**Input records:**
BEGIN

<file path="src/rtl/controller_operator_stack_pkg.sv">
// Shared definitions for the calculator controller operator stack.
// Mirrors the controller-wide constants: operator code width, the
// "no operator" code and the agreed stack depth, plus the decoded
// command type used internally by the stack.
package controller_operator_stack_pkg;

  // Operator code width and the code presented when no operator is held.
  localparam int              CO_N        = 4;
  localparam logic [CO_N-1:0] CO_NO       = '0;

  // Stack pointer width shared by the controller and the stack (depth 8).
  localparam int              CO_STACK_AW = 3;

  // One decoded action per edge, after priority resolution.
  typedef enum logic [2:0] {
    CMD_IDLE,      // hold, including ignored overflow/underflow requests
    CMD_CLEAR,     // empty the stack
    CMD_REPLACE,   // overwrite the top entry
    CMD_PUSH,      // add a new top entry
    CMD_POP,       // remove top, expose the entry below
    CMD_POP_LAST   // remove the only entry
  } op_cmd_e;

endpackage

</file>
<file path="src/rtl/controller_operator_stack_mem.sv">
// Register file behind the operator stack: 2**AW entries of DW bits,
// one synchronous write port and two asynchronous read ports (the top
// entry and the entry below it). Contents are not reset.
module controller_operator_stack_mem #(
  parameter int AW = 3,
  parameter int DW = 4
) (
  input  logic          Clock,
  input  logic          we,
  input  logic [AW-1:0] waddr,
  input  logic [DW-1:0] wdata,
  input  logic [AW-1:0] raddr_top,
  input  logic [AW-1:0] raddr_below,
  output logic [DW-1:0] rdata_top,
  output logic [DW-1:0] rdata_below
);

  logic [DW-1:0] mem [2**AW];

  // Synchronous write of the pushed or replacing operator code.
  // NOTE: no reset on the array -- entries at or above the count are never
  // exposed, so clearing them would only cost a reset net on every bit.
  always_ff @(posedge Clock) begin
    if (we) begin
      mem[waddr] <= wdata;
    end
  end

  assign rdata_top   = mem[raddr_top];
  assign rdata_below = mem[raddr_below];

endmodule

</file>
<file path="src/rtl/controller_operator_stack.sv">
// LIFO operator stack for the calculator controller. Presents a
// registered top-of-stack plus empty/full/count decoded from the entry
// counter, and services clear, replace, push and pop in one cycle with
// clear taking priority.
// Optional feature: define CONT_OPSTACK_ERR_EN to get a sticky
// overflow/underflow flag on op_err; otherwise op_err is tied low.
module controller_operator_stack
  import controller_operator_stack_pkg::*;
#(
  parameter int AW = CO_STACK_AW
) (
  input  logic            Clock,
  input  logic            Reset,
  input  logic            op_push,
  input  logic            op_pop,
  input  logic            op_clear,
  input  logic [CO_N-1:0] op_wdata,
  output logic [CO_N-1:0] op_data,
  output logic            op_empty,
  output logic            op_full,
  output logic [AW:0]     op_count,
  output logic            op_err
);

  localparam logic [AW:0] DEPTH = {1'b1, {AW{1'b0}}};
  localparam logic [AW:0] ONE   = {{AW{1'b0}}, 1'b1};

  logic [AW:0]     cnt;
  logic [CO_N-1:0] top_q;
  op_cmd_e         cmd;

  logic            is_empty;
  logic            is_full;
  logic            is_one;

  logic            mem_we;
  logic [AW-1:0]   mem_waddr;
  logic [AW-1:0]   addr_top;
  logic [AW-1:0]   addr_below;
  logic [CO_N-1:0] rd_top;
  logic [CO_N-1:0] rd_below;

  assign is_empty = (cnt == '0);
  assign is_full  = (cnt == DEPTH);
  assign is_one   = (cnt == ONE);

  // Low pointer bits wrap correctly at full: 3'b000 - 1 addresses entry 7.
  assign addr_top   = cnt[AW-1:0] - AW'(1);
  assign addr_below = cnt[AW-1:0] - AW'(2);

  // Resolve the request strobes into a single action for this edge.
  // NOTE: cmd gets a default before any branch so no path leaves it
  // unassigned, which would otherwise infer a latch.
  always_comb begin
    cmd = CMD_IDLE;
    if (op_clear) begin
      cmd = CMD_CLEAR;
    end else if (op_push && op_pop) begin
      cmd = is_empty ? CMD_PUSH : CMD_REPLACE;
    end else if (op_push) begin
      cmd = is_full ? CMD_IDLE : CMD_PUSH;
    end else if (op_pop) begin
      if (is_empty) begin
        cmd = CMD_IDLE;
      end else if (is_one) begin
        cmd = CMD_POP_LAST;
      end else begin
        cmd = CMD_POP;
      end
    end
  end

  assign mem_we    = (cmd == CMD_PUSH) || (cmd == CMD_REPLACE);
  assign mem_waddr = (cmd == CMD_REPLACE) ? addr_top : cnt[AW-1:0];

  controller_operator_stack_mem #(
    .AW (AW),
    .DW (CO_N)
  ) u_mem (
    .Clock       (Clock),
    .we          (mem_we),
    .waddr       (mem_waddr),
    .wdata       (op_wdata),
    .raddr_top   (addr_top),
    .raddr_below (addr_below),
    .rdata_top   (rd_top),
    .rdata_below (rd_below)
  );

  // Entry counter and registered top-of-stack.
  // NOTE: state registers use non-blocking assignments so every register
  // samples pre-edge values regardless of evaluation order.
  always_ff @(posedge Clock or negedge Reset) begin
    if (!Reset) begin
      cnt   <= '0;
      top_q <= CO_NO;
    end else begin
      unique case (cmd)
        CMD_CLEAR: begin
          cnt   <= '0;
          top_q <= CO_NO;
        end
        CMD_REPLACE: begin
          top_q <= op_wdata;
        end
        CMD_PUSH: begin
          cnt   <= cnt + ONE;
          top_q <= op_wdata;
        end
        CMD_POP: begin
          cnt   <= cnt - ONE;
          top_q <= rd_below;
        end
        CMD_POP_LAST: begin
          cnt   <= '0;
          top_q <= CO_NO;
        end
        default: begin
          // Hold re-reads the array so top_q always tracks mem[cnt-1].
          top_q <= is_empty ? CO_NO : rd_top;
        end
      endcase
    end
  end

  assign op_data  = top_q;
  assign op_empty = is_empty;
  assign op_full  = is_full;
  assign op_count = cnt;

`ifdef CONT_OPSTACK_ERR_EN
  logic err_q;
  logic err_event;

  // Overflow: push alone at full. Underflow: any pop at empty, including
  // push+pop. Clear suppresses both since no push/pop is performed.
  always_comb begin
    err_event = 1'b0;
    if (!op_clear) begin
      err_event = (op_push && !op_pop && is_full) || (op_pop && is_empty);
    end
  end

  // Sticky error flag, cleared only by reset.
  always_ff @(posedge Clock or negedge Reset) begin
    if (!Reset) begin
      err_q <= 1'b0;
    end else if (err_event) begin
      err_q <= 1'b1;
    end
  end

  assign op_err = err_q;
`else
  assign op_err = 1'b0;
`endif

endmodule
</file>
<file path="config.mk">
export PLATFORM = sky130hd
export DESIGN_NAME = controller_operator_stack
export DESIGN_NICKNAME = d
export VERILOG_FILES = /design/src/rtl/controller_operator_stack_pkg.sv /design/src/rtl/controller_operator_stack_mem.sv /design/src/rtl/controller_operator_stack.sv
export SDC_FILE = /design/constraint.sdc
export NUM_CORES = 1
export LEC_CHECK = 0
export BUFFER_PORTS_ARGS = -buffer_cell sky130_fd_sc_hd__clkbuf_2
export CORE_MARGIN = 5
export CORE_UTILIZATION = 30
export DETAILED_ROUTE_END_ITERATION = 8
export GPL_ROUTABILITY_DRIVEN = 0
export PLACE_DENSITY_LB_ADDON = 0.2
export SKIP_CTS_REPAIR_TIMING = 1
export SYNTH_ARGS = -nofsm -noshare
export SYNTH_HDL_FRONTEND = slang
export SYNTH_SLANG_ARGS = --single-unit
</file>
<file path="constraint.sdc">
create_clock -name Clock -period 2.55 [get_ports Clock]
set_input_delay 0.51 -clock Clock [delete_from_list [all_inputs] [get_ports Clock]]
set_output_delay 0.51 -clock Clock [all_outputs]
set_load 0.01 [all_outputs]
</file>
==> summary.md <==
| Metric | Value |
|---|---|
| Status | `complete, no violations` |
| Fin crit period | `approximately 2.3 ns` |
| Clock Path Buffers | `2` |
| Initial DRC count | `roughly 160` |
| Final setup viols | `0` |
| Register area | `between 1000 and 1500 um^2` |
| Overflow after GRT | `0` |
| Synth warnings | `0` |
| CP arrival | `approximately 2.5 ns` |
| Final hold slack | `0.03969 ns` |
| Crit-path max FO | `9` |
| Vias/cell | `5.436` |
| Core footprint | `slightly below 8000 um^2` |
| Post-Syn Area | `roughly 2400 um^2` |
| Yosys top cell by area | `edfxtp_1` |
| Worst vdd ir | `0.3187 mV` |
| Total of max-cap violations | `0` |
| Cells along the critical path | `inv_1 -> ha_1 -> mux4_2 -> mux2_2 -> a22oi_1 -> o31ai_1` |
| First-pass GRT wire length | `between 9 and 10 mm` |
| Detailed-route wire length | `around 6 mm` |
| Clock Pin Slew Worst Setup and Hold Paths | `0.08 ns` |
| Height of the die | `a little under 100 um` |
| Crit share post-route | `91.05%` |
| Root Driver | `clkbuf_8` |
| H-tree depth | `2` |
| Worst Tran Pin Value | `~0.61 ns` |
| GRT Total Usage | `between 10% and 20%` |
| CTS tree | `done` |
| HP Class | `in2async` |
| WL/cell | `18.75 um` |
| CTS Sinks | `40` |
| Vias | `1707` |
| DRT Pass-1 Iters | `4` |
| Syn Inst Count | `between 150 and 200` |
| Synth-to-layout area growth | `15.79%` |
| Fmax achieved | `approximately 430 MHz` |
| Die area | `roughly 9700 um^2` |
| Vias in the first global route | `about 1700` |
| Final hold violation count | `0` |
| Critical Path End Type | `register` |
| Seq/Total Area, Yosys | `roughly 49%` |
| Nets | `~230` |
| Critical path required time | `approximately 2.7 ns` |
| Type of origin of the critical path | `register` |
| Post-synth top area share | `slightly above 40%` |
| Post-Syn Area per Cell | `between 10 and 15 um^2` |
| Initial core utilization | `30.71%` |
| Total negative slack | `0 ns` |
| Critical path's slowest cell | `dfrtp_1` |
| Share of layout cells above drive strength 1 | `between 30% and 40%` |
| Area of the multi-input gates | `1164 um^2` |
| P_leak | `roughly 0.93 nW` |
| # fillers | `just under 800` |
| Top cells by area, synth | `edfxtp_1 41%, dfrtp_1 8.5%, mux4_2 7.6%` |
| Slew Viols, Final | `0` |
| Std cell rows | `32` |
| Largest stage delay, worst path | `around 0.56 ns` |
| Final Skew | `between 0.005 and 0.006 ns` |
| Final ANT Viol Nets | `0` |
| Unrepaired setup endpoints after global routing | `no` |
| Largest net degree at the start of global routing | `37` |
| Commonest non-fill, non-tap cell in the layout | `edfxtp_1` |
| Commonest cells after routing, fill and taps aside | `32 x edfxtp_1, 18 x clkbuf_2, 11 x buf_4` |
| Synth Register Bits | `40` |
| Distinct cells, synth | `49` |
| Slew Limit Headroom | `approximately three fifths` |
| Worst skew pair latency | `between 0.2 and 0.3 ns` |
| Pwr Density | `~1000 nW/um^2` |
| Drc violations | `0` |
| I/O pins | `20` |
| Post-synth net total | `about 200` |
| Post-DP HPWL | `4.464 mm` |
| CTS Buf Count | `5` |
| Antenna diodes | `0` |
| Initial antenna violation count | `0` |
| PortBufs | `18` |
| Die W | `98.72 um` |
| CP Class | `reg2reg` |
per-stage QoR:
step / util (%) / instances / worst slack [ns] / cell area, um^2 / power [W]
after floorplan: - / 188 / 0.007117 / 2435 / 0.001907
after global placement: 34.57 / 307 / 0.2537 / 2658 / 0.002371
after detailed placement: 34.57 / 307 / 0.2494 / 2658 / 0.002343
after CTS: 35.56 / 314 / 0.2379 / 2734 / 0.002745
after global routing: 35.56 / 314 / 0.07404 / 2734 / 0.002913
final: 35.56 / 314 / 0.2282 / 2734 / 0.002733
routing by layer:
layer / global-route usage, % / vias up / wire [um]
li1: - / 811 / -
met4: 2.521 / 0 / 41
met1: 18.53 / 844 / 2788
met2: 18.98 / 45 / 2749
met3: 2.760 / 7 / 309
met5: 0 / - / 0
layout make-up:
| class | count | share of cell area, % |
|---|---|---|
| multi-input cells | 128 | 42.56 |
| flip-flops and latches | 40 | 42.47 |
| repair buffers | 29 | 6.316 |
| well taps | 102 | 4.668 |
| clock buffers | 5 | 2.517 |
| inverters | 8 | 1.190 |
| clock inverters | 2 | 0.2746 |
registers in the layout, indices dropped and copies added, names as in the netlist:
| register | count |
|---|---|
| u_mem.mem | 32 |
| op_count | 4 |
| op_data | 4 |
Yosys cell counts (all sizes together):
cell	instances
a222oi	3
or2	3
nand2b	2
inv	8
o2111a	1
a21oi	7
nor2	5
nand3b	3
mux2i	4
mux4	8
xnor2	1
a211oi	3
a32o	1
o41ai	2
o31ai	8
dfrtp	8
or3b	1
a2111oi	4
edfxtp	32
mux2	9
o211a	1
a2bb2oi	1
nor3	2
o211ai	2
nor2b	5
nand4	4
nor3b	1
nand3	10
o41a	1
a21boi	1
a21o	1
clkbuf	3
o22ai	4
nor4	3
o21ai	8
buf	9
o21a	2
and4bb	1
nand2	2
a22oi	5
ha	7
conb	1
a32oi	1
kinds of logic after synthesis:
kind of cell | after synthesis | share of synthesized area (%)
adders and majority gates | 7 | 3.709
other | 1 | 0.1588
buffers and inverters | 20 | 4.028
AOI/OAI and AO/OA | 56 | 17.59
muxes | 21 | 13.62
xor gates and xnor gates | 1 | 0.6891
and+or+nand+nor | 42 | 11.02
DFF | 40 | 49.18
final timing paths:
kind                       slack [ns]  cells past startpoint              end        start
min in group Clock               0.55                      1  u_mem.mem[2][2]  op_wdata[2]
max in group asynchronous        2.34                      1       op_data[0]        Reset
max                              0.23                      6       op_data[0]  op_count[2]
min                              0.04                      1       op_data[2]        Reset
max reg2reg                      0.23                      6       op_data[0]  op_count[2]
min reg2reg                      0.66                      2      op_count[0]  op_count[0]
power breakdown:
group | internal [W] | switching [W]
Clock | 0.000181 | 0.000216
Sequential | 0.000801 | 0.0000676
Combinational | 0.000620 | 0.000848
Total | 0.00160 | 0.00113
worst max-delay path: cells and delay by family (launching register included):
family                   cells  cell delay, ns
buffers and inverters        1            0.19
adder cells (fa/ha/maj)      1            0.52
AO/OA/AOI/OAI                2            0.26
multiplexers                 2            0.67
flip-flops                   1            0.56
Note: power is estimated with default switching activity, not from simulation.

END

**Problem details:** All that belongs in the answer is the run of lines above from the line containing "export DETAILED_ROUTE_END_ITERATION = 8" through the line containing "Register area |", exactly as written.

**Solution to this problem:**
export DETAILED_ROUTE_END_ITERATION = 8
export GPL_ROUTABILITY_DRIVEN = 0
export PLACE_DENSITY_LB_ADDON = 0.2
export SKIP_CTS_REPAIR_TIMING = 1
export SYNTH_ARGS = -nofsm -noshare
export SYNTH_HDL_FRONTEND = slang
export SYNTH_SLANG_ARGS = --single-unit
</file>
<file path="constraint.sdc">
create_clock -name Clock -period 2.55 [get_ports Clock]
set_input_delay 0.51 -clock Clock [delete_from_list [all_inputs] [get_ports Clock]]
set_output_delay 0.51 -clock Clock [all_outputs]
set_load 0.01 [all_outputs]
</file>
==> summary.md <==
| Metric | Value |
|---|---|
| Status | `complete, no violations` |
| Fin crit period | `approximately 2.3 ns` |
| Clock Path Buffers | `2` |
| Initial DRC count | `roughly 160` |
| Final setup viols | `0` |
| Register area | `between 1000 and 1500 um^2` |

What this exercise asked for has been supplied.